Work to be completed => Where in the data below does the word "struct" appear? Copy each line that holds it.

Input for this task =>
- - - -
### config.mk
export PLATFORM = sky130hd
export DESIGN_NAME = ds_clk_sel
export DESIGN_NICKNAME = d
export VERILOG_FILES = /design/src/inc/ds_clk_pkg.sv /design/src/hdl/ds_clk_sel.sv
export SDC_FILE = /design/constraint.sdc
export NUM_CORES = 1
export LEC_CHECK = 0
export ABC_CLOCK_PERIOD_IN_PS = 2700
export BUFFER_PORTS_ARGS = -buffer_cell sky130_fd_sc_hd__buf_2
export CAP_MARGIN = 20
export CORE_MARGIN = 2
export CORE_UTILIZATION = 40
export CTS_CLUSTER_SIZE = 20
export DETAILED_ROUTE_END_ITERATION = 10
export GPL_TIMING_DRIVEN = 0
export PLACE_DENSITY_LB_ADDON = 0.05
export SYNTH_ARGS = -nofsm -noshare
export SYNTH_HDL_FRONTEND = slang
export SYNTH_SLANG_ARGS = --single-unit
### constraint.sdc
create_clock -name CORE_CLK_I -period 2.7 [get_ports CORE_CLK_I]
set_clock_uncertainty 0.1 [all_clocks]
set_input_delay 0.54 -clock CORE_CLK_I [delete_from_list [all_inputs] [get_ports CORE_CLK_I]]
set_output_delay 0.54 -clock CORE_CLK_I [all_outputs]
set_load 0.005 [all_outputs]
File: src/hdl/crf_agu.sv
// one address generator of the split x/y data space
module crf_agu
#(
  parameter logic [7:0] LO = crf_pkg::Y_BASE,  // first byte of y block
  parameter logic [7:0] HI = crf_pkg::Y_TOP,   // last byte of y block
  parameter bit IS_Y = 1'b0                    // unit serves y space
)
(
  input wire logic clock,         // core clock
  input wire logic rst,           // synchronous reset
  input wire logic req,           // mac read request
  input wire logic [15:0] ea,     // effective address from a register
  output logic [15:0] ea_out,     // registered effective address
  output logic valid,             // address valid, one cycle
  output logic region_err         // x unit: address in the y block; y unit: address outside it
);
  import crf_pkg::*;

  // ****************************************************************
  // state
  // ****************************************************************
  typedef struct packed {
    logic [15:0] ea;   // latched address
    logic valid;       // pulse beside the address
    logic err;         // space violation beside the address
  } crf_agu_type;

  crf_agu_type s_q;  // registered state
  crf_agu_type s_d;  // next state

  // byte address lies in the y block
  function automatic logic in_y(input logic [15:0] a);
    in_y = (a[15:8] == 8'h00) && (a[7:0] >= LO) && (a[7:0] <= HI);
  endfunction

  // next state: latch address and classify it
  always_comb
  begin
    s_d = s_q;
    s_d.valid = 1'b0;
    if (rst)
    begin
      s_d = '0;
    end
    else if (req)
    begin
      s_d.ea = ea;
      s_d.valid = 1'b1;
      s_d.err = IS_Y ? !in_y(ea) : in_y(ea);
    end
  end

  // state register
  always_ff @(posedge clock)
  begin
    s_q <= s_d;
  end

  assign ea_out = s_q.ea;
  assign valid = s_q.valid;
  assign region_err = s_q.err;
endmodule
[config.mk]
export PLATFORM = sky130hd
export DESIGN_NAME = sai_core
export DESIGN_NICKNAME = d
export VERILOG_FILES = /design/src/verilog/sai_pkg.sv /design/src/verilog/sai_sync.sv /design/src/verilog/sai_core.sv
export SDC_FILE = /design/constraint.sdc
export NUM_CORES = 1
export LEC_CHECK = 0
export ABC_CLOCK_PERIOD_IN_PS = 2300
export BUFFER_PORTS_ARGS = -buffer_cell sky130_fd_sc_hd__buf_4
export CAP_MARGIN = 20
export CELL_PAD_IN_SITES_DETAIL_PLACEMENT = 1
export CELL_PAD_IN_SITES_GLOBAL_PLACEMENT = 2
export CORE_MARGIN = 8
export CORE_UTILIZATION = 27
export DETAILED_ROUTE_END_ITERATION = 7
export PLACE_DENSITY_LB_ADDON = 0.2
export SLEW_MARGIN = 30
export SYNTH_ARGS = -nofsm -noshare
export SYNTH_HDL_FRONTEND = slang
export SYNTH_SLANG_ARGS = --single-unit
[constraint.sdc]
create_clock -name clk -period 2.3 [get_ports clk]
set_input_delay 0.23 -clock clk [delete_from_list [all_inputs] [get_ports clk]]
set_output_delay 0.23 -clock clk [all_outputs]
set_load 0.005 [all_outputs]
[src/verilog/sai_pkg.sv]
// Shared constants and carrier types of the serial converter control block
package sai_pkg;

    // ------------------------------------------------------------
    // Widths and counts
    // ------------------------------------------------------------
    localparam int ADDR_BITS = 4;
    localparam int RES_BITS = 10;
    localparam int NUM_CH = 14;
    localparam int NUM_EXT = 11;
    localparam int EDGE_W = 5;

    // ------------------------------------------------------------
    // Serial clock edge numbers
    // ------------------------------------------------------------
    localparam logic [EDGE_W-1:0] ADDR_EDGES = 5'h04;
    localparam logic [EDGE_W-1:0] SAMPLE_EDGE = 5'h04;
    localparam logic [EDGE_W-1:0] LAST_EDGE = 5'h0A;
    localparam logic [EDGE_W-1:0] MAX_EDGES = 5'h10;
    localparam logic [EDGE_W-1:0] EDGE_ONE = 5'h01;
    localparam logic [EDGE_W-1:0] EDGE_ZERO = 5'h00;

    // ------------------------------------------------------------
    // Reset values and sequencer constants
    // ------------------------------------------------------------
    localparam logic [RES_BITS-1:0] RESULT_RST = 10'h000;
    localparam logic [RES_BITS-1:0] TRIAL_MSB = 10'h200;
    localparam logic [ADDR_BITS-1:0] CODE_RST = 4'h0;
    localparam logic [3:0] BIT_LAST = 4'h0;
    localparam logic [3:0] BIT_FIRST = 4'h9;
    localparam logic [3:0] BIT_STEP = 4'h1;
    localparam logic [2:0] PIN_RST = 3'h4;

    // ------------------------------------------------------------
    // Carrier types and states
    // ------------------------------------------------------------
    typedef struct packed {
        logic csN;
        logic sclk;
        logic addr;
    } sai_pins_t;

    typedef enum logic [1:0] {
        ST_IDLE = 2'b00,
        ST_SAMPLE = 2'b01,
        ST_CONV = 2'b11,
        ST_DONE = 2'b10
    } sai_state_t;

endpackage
- - - -
Problem solution =>
  typedef struct packed {
    typedef struct packed {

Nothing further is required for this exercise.